The planet's oceanic crust has been shaped over hundreds of millions of years by volcanic activity - but much of this volcanic system is hidden below the seafloor.
Magma moves and solidifies to add two million kilograms of new material to the Earth's crust every second during a process called seafloor spreading. However, how this magma migrates and what controls this remain puzzling.
New research led by the University of Plymouth aims to unlock some of these mysteries and provide greater understanding of the dynamic processes occurring at depth beneath the seafloor.
Along the East Pacific Rise, home to the most magmatically active seafloor spreading axis on Earth, geophysicists have imaged thin, lens-shaped magma chambers known as axial melt lenses.
They are thought to sit on top of hot mushes made up of crystals surrounded by small amounts of magma, and this system in the lower crust feeds magma upwards through conduits known as dykes which, in turn, leads to the eruption of lava onto the seafloor.
How this process occurs is currently poorly understood because the deep crust is largely inaccessible in the oceans. So instead, researchers will study an ancient section of seafloor now exposed on land in the Oman mountains, and use a combination of analytical methods to determine the pathways followed by magma during the construction of oceanic crust by seafloor spreading.
The project is being supported by a grant of more than £650,000 from the Natural Environment Research Council, part of UK Research and Innovation. It will be led in Plymouth by Professor of Geophysics and Geodynamics Antony Morris and Dr Michelle Harris, Lecturer in Earth Sciences, and involves a partnership with Professor Chris MacLeod (Cardiff University) and Dr Benoit Ildefonse (University of Montpellier).

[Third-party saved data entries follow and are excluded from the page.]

$ cat src/rtl/calc1_port_responder.sv
// calc1 port target: captures cmd+op1, then op2, waits a fixed latency and
// returns a one-cycle registered response with the 32-bit result.
module calc1_port_responder #(
    parameter int LATENCY = 3
) (
    input  logic        c_clk,
    input  logic        reset,
    input  logic [0:3]  req_cmd_in,
    input  logic [0:31] req_data_in,
    output logic [0:1]  out_resp,
    output logic [0:31] out_data,
    output logic        busy
);

    localparam int CW = $clog2(LATENCY) + 1;

    localparam logic [0:3] CMD_ADD = 4'd1;
    localparam logic [0:3] CMD_SUB = 4'd2;
    localparam logic [0:3] CMD_LSH = 4'd5;
    localparam logic [0:3] CMD_RSH = 4'd6;

    localparam logic [0:1] RESP_OK  = 2'd1;
    localparam logic [0:1] RESP_ERR = 2'd2;

    typedef enum logic [1:0] {
        IDLE,
        OP2,
        EXEC
    } state_t;

    state_t        state;
    logic [0:3]    cmd_q;
    logic [0:31]   op1_q;
    logic [0:31]   op2_q;
    logic [CW-1:0] cnt;

    logic [0:1]    resp_calc;
    logic [0:31]   data_calc;
    logic [32:0]   sum;

    // Result is computed from the latched operands; it is only sampled on the
    // final EXEC edge, so it has the whole latency window to settle.
    always_comb begin
        // NOTE: every output of this block gets a default first so no latch is inferred.
        sum       = {1'b0, op1_q} + {1'b0, op2_q};
        resp_calc = RESP_ERR;
        data_calc = '0;
        case (cmd_q)
            CMD_ADD: begin
                if (!sum[32]) begin
                    resp_calc = RESP_OK;
                    data_calc = sum[31:0];
                end
            end
            CMD_SUB: begin
                if (op2_q <= op1_q) begin
                    resp_calc = RESP_OK;
                    data_calc = op1_q - op2_q;
                end
            end
            CMD_LSH: begin
                resp_calc = RESP_OK;
                data_calc = op1_q << op2_q[27:31];
            end
            CMD_RSH: begin
                resp_calc = RESP_OK;
                data_calc = op1_q >> op2_q[27:31];
            end
            default: ;
        endcase
    end

    always_ff @(posedge c_clk or negedge reset) begin
        if (!reset) begin
            state    <= IDLE;
            cmd_q    <= '0;
            op1_q    <= '0;
            op2_q    <= '0;
            cnt      <= '0;
            out_resp <= '0;
            out_data <= '0;
        end else begin
            // NOTE: non-blocking assignments keep every register updating from pre-edge values.
            out_resp <= '0;
            out_data <= '0;
            case (state)
                IDLE: begin
                    if (req_cmd_in != '0) begin
                        cmd_q <= req_cmd_in;
                        op1_q <= req_data_in;
                        state <= OP2;
                    end
                end
                OP2: begin
                    op2_q <= req_data_in;
                    cnt   <= CW'(LATENCY - 1);
                    state <= EXEC;
                end
                EXEC: begin
                    if (cnt != '0) begin
                        cnt <= cnt - CW'(1);
                    end else begin
                        out_resp <= resp_calc;
                        out_data <= data_calc;
                        state    <= IDLE;
                    end
                end
                default: state <= IDLE;
            endcase
        end
    end

    assign busy = (state != IDLE);

endmodule

$ cat config.mk
export PLATFORM = sky130hd
export DESIGN_NAME = calc1_port_responder
export DESIGN_NICKNAME = d
export VERILOG_FILES = /design/src/rtl/calc1_port_responder.sv
export SDC_FILE = /design/constraint.sdc
export NUM_CORES = 1
export LEC_CHECK = 0
export ABC_AREA = 1
export CORE_ASPECT_RATIO = 0.9
export CORE_MARGIN = 2
export CORE_UTILIZATION = 45
export CTS_BUF_LIST = sky130_fd_sc_hd__clkbuf_4 sky130_fd_sc_hd__clkbuf_8
export DETAILED_ROUTE_END_ITERATION = 8
export GPL_TIMING_DRIVEN = 0
export MAX_ROUTING_LAYER = met4
export PLACE_DENSITY = 0.67
export REMOVE_ABC_BUFFERS = 1
export SYNTH_ARGS = -nofsm -noshare
export SYNTH_HDL_FRONTEND = slang
export SYNTH_SLANG_ARGS = --single-unit
export TNS_END_PERCENT = 5
$ cat constraint.sdc
create_clock -name c_clk -period 2.7 [get_ports c_clk]
set_input_delay 0.27 -clock c_clk [delete_from_list [all_inputs] [get_ports c_clk]]
set_output_delay 0.27 -clock c_clk [all_outputs]
set_load 0.03 [all_outputs]
* Yosys cells after proc, flatten, opt, wreduce, memory -nomap -nowiden
Index checks and enable logic that the tools add are counted.
** Word-level totals
- Output and inout bits :: 35
- Register bits after elaboration :: 107
- Input bits :: 38
** Operators by class
- $add $sub $neg :: 3
- Eq/ne operators :: 9
- Shifts and indexed selects :: 2
- Mux-type cells :: 15
- Reductions and logical operators :: 9
- $lt $le $gt $ge :: 1
** Operator list (number)
- $mux W32 :: 4
- $pmux W32 S4 :: 1
- $add A32 B32 Y33 :: 1
- $le A32 B32 Y1 :: 1
- $shl A32 B5 Y32 :: 1
- $shr A32 B5 Y32 :: 1
- $sub A32 B32 Y32 :: 1
- $mux W2 :: 6
- $pmux W2 S3 :: 2
- $eq A4 B3 Y1 const B :: 2
- $ne A2 B2 Y1 const B :: 3
- $pmux W3 S2 :: 1
- $reduce_and A2 Y1 :: 3
- $eq A4 B1 Y1 const B :: 1
- $eq A4 B2 Y1 const B :: 1
- $reduce_bool A2 Y1 :: 2
- $reduce_bool A4 Y1 :: 1
- $mux W3 :: 1
- $reduce_bool A3 Y1 :: 1
- $sub A3 B1 Y3 const B :: 1
- $eq A2 B1 Y1 const B :: 1
- $eq A2 B2 Y1 const B :: 1
- $logic_not A2 Y1 :: 1
- $reduce_or A2 Y1 :: 1

* Depth between registers and ports, before layout
Gate-level depths: netlist of run 1.
- Depth after elaboration :: 5
- Depth in mapped cells :: 21

* Worst setup path after synthesis of run 1
No wires, ideal clock.
- Kind :: flip-flop to flip-flop
- Start point :: register op2_q[28] (netlist name)
- End point :: register out_data[12] (netlist name)
- Path slack :: 0.150 ns
- Stages on the path, launching flop included :: 21
- Library setup time :: 0.129 ns
- Data arrival time :: 2.421 ns
- Required time :: 2.571 ns
- Buffers on the path :: 4
- Cells stage by stage :: dfrtp_1 clkbuf_1 inv_2 clkbuf_1 ha_1 buf_4 inv_1 nand2_1 nand3_1 nand2_1 nand2_1 nand2_1 nand2_2 nand2_1 nand3_2 inv_2 buf_6 nand2_1 nand2_1 nor2_1 nor2_1
** On the way
- Cells in the longest elaborated chain, start to end :: 5
- Elaborated cells on any way between the ends :: 10
** RTL lines
- start: declaration :: RTL line 34 : logic [0:31] op2_q;
- start signal: assignment :: RTL line 95 : op2_q <= req_data_in;
- $sub A32 B32 Y32, or another cell as far along :: RTL line 58 : data_calc = op1_q - op2_q;
- $mux W32 (on tied branches) :: RTL line 56, 50
- $pmux W32 S4 * :: RTL line 48 : case (cmd_q)
- $mux W32 * :: RTL line 100 : if (cnt != '0) begin
- $mux W32 * :: RTL line 86 : case (state)
- end signal: assignment :: RTL line 104 : out_data <= data_calc;
- end: declaration :: RTL line 11 : output logic [0:31] out_data,
Mark *: on every way between the ends. The rest lies on a longest branch, timed or not.
A chain may end at the register's enable or synchronous reset.

* Worst setup path after layout of run 1
- Start point :: register op1_q[4] (netlist name)
- End point :: register out_data[20] (netlist name)
** On the way
- Cells in the longest elaborated chain, start to end :: 5
- Elaborated cells on any way between the ends :: 9
** RTL lines
- start: declaration :: RTL line 33 : logic [0:31] op1_q;
- start signal: assignment :: RTL line 90 : op1_q <= req_data_in;
- $add A32 B32 Y33 or $le A32 B32 Y1 (tied branches) :: RTL line 45, 56
- $mux W32 (on tied branches) :: RTL line 50, 56
- $pmux W32 S4 * :: RTL line 48
- $mux W32 * :: RTL line 100
- $mux W32 * :: RTL line 86
Marks and branches as above.

==> impl_metrics.env, run 1 <==
export IMPL_status="complete, no violations"
export IMPL_rsz0062_at_grt="yes"
export IMPL_syn_area_um2=12600
export IMPL_fp_dieW_um=181
export IMPL_ys_ff_latch=107
export IMPL_h_tree_depth=3
export IMPL_dr_total_vias=14800
export IMPL_avgSynthCellArea_um2=5.50
export IMPL_totalWireLength_um=51400
export IMPL_synthArstFlopShare=1.00
export IMPL_cts_buffer_depth=2
export IMPL_detail_route_vias_per_cell=5.52
export IMPL_drtIter0Drc=1853
export IMPL_finalSetupViolCount=0
export IMPL_track_usage=0.358
export IMPL_synth_common_cells="nand2_1, inv_1, nand3_1"
export IMPL_grt_antenna_before_repair=3
export IMPL_grt_max_degree=57
export IMPL_gp_congestion=0.946
export IMPL_num_rows=58
export IMPL_yosys_most_used_dff="dfrtp_1"
export IMPL_drt_pass1_iterations=6
export IMPL_synth_cells=2295
export IMPL_fin_crit_sh=0.969
export IMPL_regArea_um2=2710
export IMPL_final_hold_viol_count=0
export IMPL_slew_violations=0
export IMPL_worstMarginPinSlew_ns=0.987
export IMPL_hold_depth=3
export IMPL_synth_area_top_cells="nand2_1, dfrtp_1, nand3_1"
export IMPL_hpwl_um=37700
export IMPL_synth_edff_count=0
export IMPL_grt_use_met3=0.0581
export IMPL_syn_to_final_growth_pct=15.4
export IMPL_path_max_fanout=7
export IMPL_synth_cell_types=43
export IMPL_crit_type="reg -> reg"
export IMPL_worst_slack_ns=0.0830
export IMPL_cts_buffers=9
export IMPL_fin_crit_ns=2.62
export IMPL_avgRoutedWirePerCell_um=19.1
export IMPL_hp_class="in -> reg"
export IMPL_max_slew_margin=0.340
export IMPL_synth_most_common_cell="nand2_1"
export IMPL_start_kind="register"
export IMPL_grt_pass1_wl_um=78100
export IMPL_required_ns=3.06
export IMPL_drive_gt1_frac=0.0821
export IMPL_core_um2=27800
export IMPL_port_buffers=72
export IMPL_grt_pass1_vias=13800
export IMPL_gr_usage_met1=0.471
export IMPL_multi_input_area_um2=8540
export IMPL_yosysWarnings=0
export IMPL_reg2reg_depth=14
export IMPL_synth_seq_area_share=0.212
export IMPL_die_height_um=163
export IMPL_grt_overflow_total=0
export IMPL_use_met2=0.556
export IMPL_dp_slack_ns=-1.95
export IMPL_ctsRootBufferMaster="clkbuf_8"
export IMPL_drv_cap=0
export IMPL_grt_busiest_layer="met2"
export IMPL_synth_top_area_share=0.260
export IMPL_fillers=2998
export IMPL_crit_arrival_ns=2.98
export IMPL_clk_latency_ns=0.43
export IMPL_dieArea_um2=29400
export IMPL_cts_tree="done"
export IMPL_postRouteAntennaNets=0
export IMPL_drc=0
export IMPL_fin_worst_skew_ns=0.0193
export IMPL_pin_count=73
export IMPL_cp_end_kind="register"
export IMPL_cts_sinks=107
export IMPL_synth_largest_area_cell="nand2_1"
export IMPL_clock_fmax_mhz=382
export IMPL_start_util=0.455
export IMPL_path_clk_slew_ns=0.13
export IMPL_layout_nets=2428
[metrics by stage]
| stage | setup TNS [ns] | utilization | hold slack (ns) | area (um^2) | instances |
|---|---|---|---|---|---|
| finish | 0 | 0.525 | 0.381 | 14600 | 2689 |
| global route | -0.0725 | 0.525 | 0.388 | 14600 | 2689 |
| CTS | -0.0286 | 0.513 | 0.372 | 14200 | 2682 |
| detailed placement | -65.19 | 0.485 | 0.394 | 13500 | 2635 |
| global placement | -508.73 | 0.480 | 0.478 | 13300 | 2629 |
| floorplan | -40.34 | - | -0.0256 | 12200 | 2197 |
[registers in the layout, summed over array words and instances (netlist names)]
register  count
state         2
cmd_q         4
out_resp      2
op2_q        32
cnt           3
op1_q        32
out_data     32
[cells by family after synthesis]
| kind of cell | synth area share |
|---|---|
| AO/OA/AOI/OAI | 0.0895 |
| XOR/XNOR | 0.0146 |
| adder cells (fa/ha/maj) | 0.0695 |
| buffers and inverters | 0.143 |
| flip-flops | 0.212 |
| multiplexers | 0.000792 |
| AND/OR/NAND/NOR | 0.471 |
[final cells by class]
cell class	count	area share
repair inverters	6	0.00412
flip-flops and latches	107	0.186
repair buffers	107	0.0807
well taps	360	0.0309
diodes	3	0.000515
clock inverters	6	0.00644
multi-input cells	1735	0.586
inverters	355	0.0963
clock buffers	10	0.00944
[worst max-delay path: stages (launching register included)]
cell     delay (ns)
dfrtp_2        0.51
ha_2           0.44
inv_1          0.13
a21oi_2        0.24
nand2_1        0.12
nand2_1        0.07
nand2_1        0.04
a21oi_1        0.24
nand3_4        0.12
buf_12         0.18
inv_6          0.12
nand2_1        0.07
nand3_1        0.13
nand2_1        0.07
inv_1          0.07
[layout by cell type (no fill, tap or decap), drive strengths merged, types with 4 or more instances in the layout]
cell type,synthesis,layout
nand3,286,286
o21bai,7,7
and3,4,4
clkbuf,42,10
dfrtp,107,107
and2,7,7
buf,56,33
nor2,215,215
a21boi,4,4
xor2,18,18
a21oi,80,80
ha,67,67
nand4,23,23
nor3,16,16
nand2,884,884
o21a,5,5
o21ai,82,82
clkdlybuf4s50,0,71
inv,353,361
o211ai,21,21
[repair_timing]
item                       in CTS  in global routing
pin swaps                       2                  3
setup buffers                  22                  4
hold buffers                    1                  0
hold endpoints to repair       51                  0
gates resized for setup        62                 85
setup endpoints to repair      34                 41
cloned                          8                  0
[routing by layer]
metal	share of wire	vias to the layer above
met5	0	-
met4	0.041	0
met3	0.091	133
met2	0.44	691
met1	0.43	6844
li1	-	7181
[final timing paths]
kind | from | slack, ns | end
hold / removal | req_data_in[25] | 0.38 | op1_q[25]
min in group asynchronous | reset | 0.46 | op1_q[24]
hold reg to reg | cnt[0] | 0.51 | cnt[0]
setup / recovery | op1_q[4] | 0.08 | out_data[20]
max in group asynchronous | reset | 1.48 | cnt[2]
setup reg to reg | op1_q[4] | 0.08 | out_data[20]
Power of run 1 is not shown: default switching activity piles up to over one toggle a cycle in this logic, so the estimate is an artifact.
==> run 2, diff against run 1 <==
CAP_MARGIN = 25   (was default)
CTS_CLUSTER_SIZE = 24   (was default)
==> impl_metrics.env, run 2 (synthesized netlist as in run 1, its figures left out) <==
export IMPL_start_util=0.455
export IMPL_critical_path_top_delay_family="compound AO/OA/AOI/OAI gates"
export IMPL_regArea_um2=2710
export IMPL_top_regs="op1_q (32), op2_q (32), out_data (32)"
export IMPL_hold_depth=3
export IMPL_cts_sinks=107
export IMPL_grt_antenna_before_repair=1
export IMPL_crit_reg2reg_launch="op1_q[10]"
export IMPL_rsz0062_at_grt="yes"
export IMPL_cts_buffer_depth=2
export IMPL_avgRoutedWirePerCell_um=18.9
export IMPL_crit_type="reg -> reg"
export IMPL_path_clk_slew_ns=0.13
export IMPL_drtIter0Drc=1729
export IMPL_hp_class="in -> reg"
export IMPL_start_kind="register"
export IMPL_dieArea_um2=29400
export IMPL_fin_crit_ns=2.64
export IMPL_max_slew_margin=0.351
export IMPL_h_tree_depth=3
export IMPL_core_um2=27800
export IMPL_finalSetupViolCount=0
export IMPL_clock_fmax_mhz=378
export IMPL_r2r_end="out_data[30]"
export IMPL_cp_end_kind="register"
export IMPL_critPathMaxStageDelay_ns=0.52
export IMPL_clk_latency_ns=0.43
export IMPL_slew_violations=0
export IMPL_placedInstanceArea_um2=13600
export IMPL_timing_hold_ws_ns=0.378
export IMPL_gp_congestion=0.946
export IMPL_cts_tree="done"
export IMPL_layout_commonest_cell="nand2_1"
export IMPL_final_cell_mix="nand2_1, inv_1, nand3_1, nor2_1, dfrtp_1"
export IMPL_layout_nets=2433
export IMPL_cts_buffers=9
export IMPL_ctsRootBufferMaster="clkbuf_8"
export IMPL_track_usage=0.351
export IMPL_die_height_um=163
export IMPL_required_ns=3.06
export IMPL_grt_max_degree=57
export IMPL_grt_overflow_total=0
export IMPL_fin_worst_skew_ns=0.0238
export IMPL_holdPathEnd="op1_q[25]"
export IMPL_crit_slowest_cell="dfrtp_2"
export IMPL_multi_input_area_um2=8490
export IMPL_status="complete, no violations"
export IMPL_crit_path_cell_trace="ha_2 -> o21ai_1 -> a21oi_1 -> nand2_1 -> a21oi_1 -> nand3_4 -> buf_8 -> or2_0 -> nand3_1 -> nand2_1 -> inv_1"
export IMPL_drc=0
export IMPL_fp_dieW_um=181
export IMPL_worstMarginPinSlew_ns=0.972
export IMPL_fillers=3001
export IMPL_cp_num_buf_inv=2
export IMPL_grt_pass1_vias=13500
export IMPL_crit_arrival_ns=3.01
export IMPL_drv_cap=0
export IMPL_drive_gt1_frac=0.0824
export IMPL_fin_crit_sh=0.979
export IMPL_reg2reg_depth=11
export IMPL_syn_to_final_growth_pct=15.6
export IMPL_worstHoldStart="req_data_in[25]"
export IMPL_post_route_util=0.526
export IMPL_dr_total_vias=14800
export IMPL_stdcell_area_um2=14600
export IMPL_pin_count=73
export IMPL_num_rows=58
export IMPL_detail_route_vias_per_cell=5.51
export IMPL_path_max_fanout=9
export IMPL_port_buffers=72
export IMPL_final_hold_viol_count=0
export IMPL_rrSetupSlack_ns=0.06
export IMPL_postRouteAntennaNets=0
export IMPL_hpwl_um=38200
export IMPL_drt_pass1_iterations=7
export IMPL_totalWireLength_um=50900
export IMPL_grt_pass1_wl_um=76900
[run 2: per-layer routing]
metal,global-route usage,share of wire,wire length (um)
met5,-,0,0
met3,0.0331,0.083,4210
met1,0.476,0.44,22400
met2,0.555,0.45,22800
met4,0.112,0.029,1460
[run 2: metrics by stage]
| stage | setup WS (ns) | setup TNS (ns) | std cells |
|---|---|---|---|
| after detailed placement | -1.78 | -59.13 | 2641 |
| after CTS | 0.00247 | 0 | 2679 |
| after global routing | -0.0599 | -0.324 | 2692 |
| final | 0.0576 | 0 | 2692 |
| after floorplan | -1.23 | -40.34 | 2197 |
| after global placement | -3.14 | -508.73 | 2629 |
[run 2: final cells by class]
class | instances | share of cell area
flip-flops and latches | 107 | 0.186
clock buffers | 10 | 0.00899
inverters | 355 | 0.0951
multi-input cells | 1735 | 0.581
repair buffers | 114 | 0.0923
repair inverters | 4 | 0.00291
diodes | 1 | 0.000171
well taps | 360 | 0.0308
clock inverters | 6 | 0.00274
[run 2: worst max path at each step]
stage / startpoint / to / cells past startpoint
after global routing: op2_q[31] / out_data[29] / 14
after detailed placement: op2_q[28] / out_data[13] / 17
after floorplan: op2_q[30] / out_data[12] / 16
after global placement: op2_q[30] / out_resp[1] / 12
final: op1_q[10] / out_data[30] / 11
after CTS: op1_q[5] / out_data[13] / 13
[run 2: repair_timing]
item                                    4_1_cts  5_1_grt
setup buffers                                16       10
hold endpoints to repair                     51        0
resized for setup                            64       71
pin swaps                                     5        6
endpoints found under the setup margin       34       41
hold buffers                                  1        0
cloned                                        5        3
[run 2: worst reg2reg max path, delay by kind of cell (launching register included)]
kind / cells / cell delay [ns]
buffers and inverters: 2 / 0.27
AND/OR/NAND/NOR: 5 / 0.65
AO/OA/AOI/OAI: 3 / 0.69
flip-flops: 1 / 0.52
adder cells (fa/ha/maj): 1 / 0.48
Power of run 2 is left out for the same reason.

Professor Morris, the project's principal investigator, led a study demonstrating how geophysical magnetic methods may be used to discover magma pathways in Oman, published in Geology in March 2019.
He said: "Plate tectonics is a unique characteristic of our planet and continuously repaves two-thirds of the Earth's surface. The formation of new oceanic crust represents the largest magmatic system on Earth and involves the cooling and solidification of magma along the 70,000 km global network of seafloor spreading axes. Understanding the details of how ocean crust forms is therefore critical to understanding the exchange of heat and mass from the solid Earth to the oceans and atmosphere.
"Since the rocks of the deep oceans are inaccessible, scientists have largely had to employ geophysical experiments to investigate the sub-seafloor. This project offers us exciting opportunities to read the rock record of these magma processes in unprecedented detail to create a comprehensive picture of one of the building blocks of our planet."
All the members of the research team have previously been involved in major international efforts to understand the formation and evolution of ocean crust via the International Ocean Discovery Program and the International Continental Scientific Drilling Program's "Oman Drilling Project".
In this new project, they will use a technique called anisotropy of magnetic susceptibility (AMS) to measure the 3D preferred alignments of crystals resulting from the flow of magma during the formation of crustal rocks to map out magma pathways along more than 100 km of the Oman spreading axis.
This will then be combined with geochemical analyses of rock compositions to develop a comprehensive 3D model for the anatomy of the magma systems responsible for forming two-thirds of the Earth's surface.
Dr Harris, Co-Investigator on the project, added: "This project is particularly exciting for the multidisciplinary approach we will take and the scale at which we will work. The combination of linking the magmatic fabrics investigated using AMS with the geochemistry of the melts offers real opportunity to study the magmatic systems in a holistic fashion that hasn't been attempted at this scale before. The potential to relate our large-scale studies with the observations from the East Pacific Rise will be a major step forward in studying seafloor spreading."